- **Given information**:

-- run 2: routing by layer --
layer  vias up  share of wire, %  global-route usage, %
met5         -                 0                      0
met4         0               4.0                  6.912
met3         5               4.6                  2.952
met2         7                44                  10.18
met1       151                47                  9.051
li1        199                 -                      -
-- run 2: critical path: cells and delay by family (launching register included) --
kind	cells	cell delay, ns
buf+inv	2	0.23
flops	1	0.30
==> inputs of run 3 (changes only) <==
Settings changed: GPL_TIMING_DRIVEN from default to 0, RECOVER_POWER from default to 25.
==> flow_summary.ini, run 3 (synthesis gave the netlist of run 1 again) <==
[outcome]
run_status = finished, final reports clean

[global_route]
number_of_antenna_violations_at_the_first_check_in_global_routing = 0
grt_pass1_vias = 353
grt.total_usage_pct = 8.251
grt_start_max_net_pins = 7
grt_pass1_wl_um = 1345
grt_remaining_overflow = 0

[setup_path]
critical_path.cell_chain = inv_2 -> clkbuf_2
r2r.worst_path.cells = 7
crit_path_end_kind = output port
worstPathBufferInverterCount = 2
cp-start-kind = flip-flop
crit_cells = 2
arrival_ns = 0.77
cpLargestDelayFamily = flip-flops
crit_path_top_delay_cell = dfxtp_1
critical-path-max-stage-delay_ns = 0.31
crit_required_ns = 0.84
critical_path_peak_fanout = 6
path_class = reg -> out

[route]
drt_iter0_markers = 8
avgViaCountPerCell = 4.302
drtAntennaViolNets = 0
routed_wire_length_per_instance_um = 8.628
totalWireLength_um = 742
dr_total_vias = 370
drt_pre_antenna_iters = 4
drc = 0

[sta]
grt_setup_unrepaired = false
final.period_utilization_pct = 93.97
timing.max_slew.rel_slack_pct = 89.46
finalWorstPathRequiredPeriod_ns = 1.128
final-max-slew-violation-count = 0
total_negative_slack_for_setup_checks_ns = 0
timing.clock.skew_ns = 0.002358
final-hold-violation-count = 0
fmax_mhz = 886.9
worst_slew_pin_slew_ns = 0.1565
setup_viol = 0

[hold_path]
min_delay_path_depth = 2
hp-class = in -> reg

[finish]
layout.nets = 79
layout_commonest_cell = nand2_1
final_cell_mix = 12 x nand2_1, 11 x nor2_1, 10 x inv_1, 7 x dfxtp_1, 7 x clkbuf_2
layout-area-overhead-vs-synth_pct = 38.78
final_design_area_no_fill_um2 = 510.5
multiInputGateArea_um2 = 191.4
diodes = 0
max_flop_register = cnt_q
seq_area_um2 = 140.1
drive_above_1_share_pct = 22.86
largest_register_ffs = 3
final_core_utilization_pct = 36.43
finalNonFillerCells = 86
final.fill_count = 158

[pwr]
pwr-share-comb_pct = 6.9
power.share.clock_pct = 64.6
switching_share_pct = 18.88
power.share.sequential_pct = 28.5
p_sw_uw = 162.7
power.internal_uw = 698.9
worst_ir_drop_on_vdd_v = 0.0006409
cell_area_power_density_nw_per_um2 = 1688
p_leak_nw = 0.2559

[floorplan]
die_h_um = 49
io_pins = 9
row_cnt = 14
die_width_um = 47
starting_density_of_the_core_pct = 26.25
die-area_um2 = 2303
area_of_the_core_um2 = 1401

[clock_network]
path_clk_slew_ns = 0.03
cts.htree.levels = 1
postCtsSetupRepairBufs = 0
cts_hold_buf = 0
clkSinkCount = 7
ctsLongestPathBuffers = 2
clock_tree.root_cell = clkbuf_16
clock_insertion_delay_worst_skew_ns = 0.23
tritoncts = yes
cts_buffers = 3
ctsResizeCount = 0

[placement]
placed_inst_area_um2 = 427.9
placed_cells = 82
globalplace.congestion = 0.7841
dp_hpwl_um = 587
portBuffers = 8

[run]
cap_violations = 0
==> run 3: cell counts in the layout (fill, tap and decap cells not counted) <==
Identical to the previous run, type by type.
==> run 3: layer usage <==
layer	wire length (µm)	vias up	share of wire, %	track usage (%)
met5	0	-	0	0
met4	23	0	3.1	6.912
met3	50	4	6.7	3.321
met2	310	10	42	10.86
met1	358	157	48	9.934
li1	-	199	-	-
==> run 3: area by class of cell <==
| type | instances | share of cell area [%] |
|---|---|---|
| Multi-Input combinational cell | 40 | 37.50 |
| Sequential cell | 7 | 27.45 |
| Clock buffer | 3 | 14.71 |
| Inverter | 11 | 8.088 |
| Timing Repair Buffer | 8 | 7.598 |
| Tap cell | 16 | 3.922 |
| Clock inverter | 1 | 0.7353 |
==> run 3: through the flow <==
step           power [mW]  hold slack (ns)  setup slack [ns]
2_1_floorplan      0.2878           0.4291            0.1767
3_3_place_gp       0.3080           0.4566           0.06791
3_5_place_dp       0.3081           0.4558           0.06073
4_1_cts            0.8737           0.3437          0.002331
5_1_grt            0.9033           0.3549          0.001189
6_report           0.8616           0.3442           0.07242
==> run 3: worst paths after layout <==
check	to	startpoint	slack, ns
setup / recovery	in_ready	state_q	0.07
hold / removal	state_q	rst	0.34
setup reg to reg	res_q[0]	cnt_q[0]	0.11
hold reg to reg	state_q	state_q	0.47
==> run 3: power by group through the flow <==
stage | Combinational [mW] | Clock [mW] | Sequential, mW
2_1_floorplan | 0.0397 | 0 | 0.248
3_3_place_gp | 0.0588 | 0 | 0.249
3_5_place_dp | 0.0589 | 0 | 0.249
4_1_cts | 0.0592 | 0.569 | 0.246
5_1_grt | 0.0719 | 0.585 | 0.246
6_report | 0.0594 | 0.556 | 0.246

- **Task details**: Please copy only the lines from the one with "hold reg to" through the final line of the records above, both ends included.

- **Solution**:
hold reg to reg	state_q	state_q	0.47
==> run 3: power by group through the flow <==
stage | Combinational [mW] | Clock [mW] | Sequential, mW
2_1_floorplan | 0.0397 | 0 | 0.248
3_3_place_gp | 0.0588 | 0 | 0.249
3_5_place_dp | 0.0589 | 0 | 0.249
4_1_cts | 0.0592 | 0.569 | 0.246
5_1_grt | 0.0719 | 0.585 | 0.246
6_report | 0.0594 | 0.556 | 0.246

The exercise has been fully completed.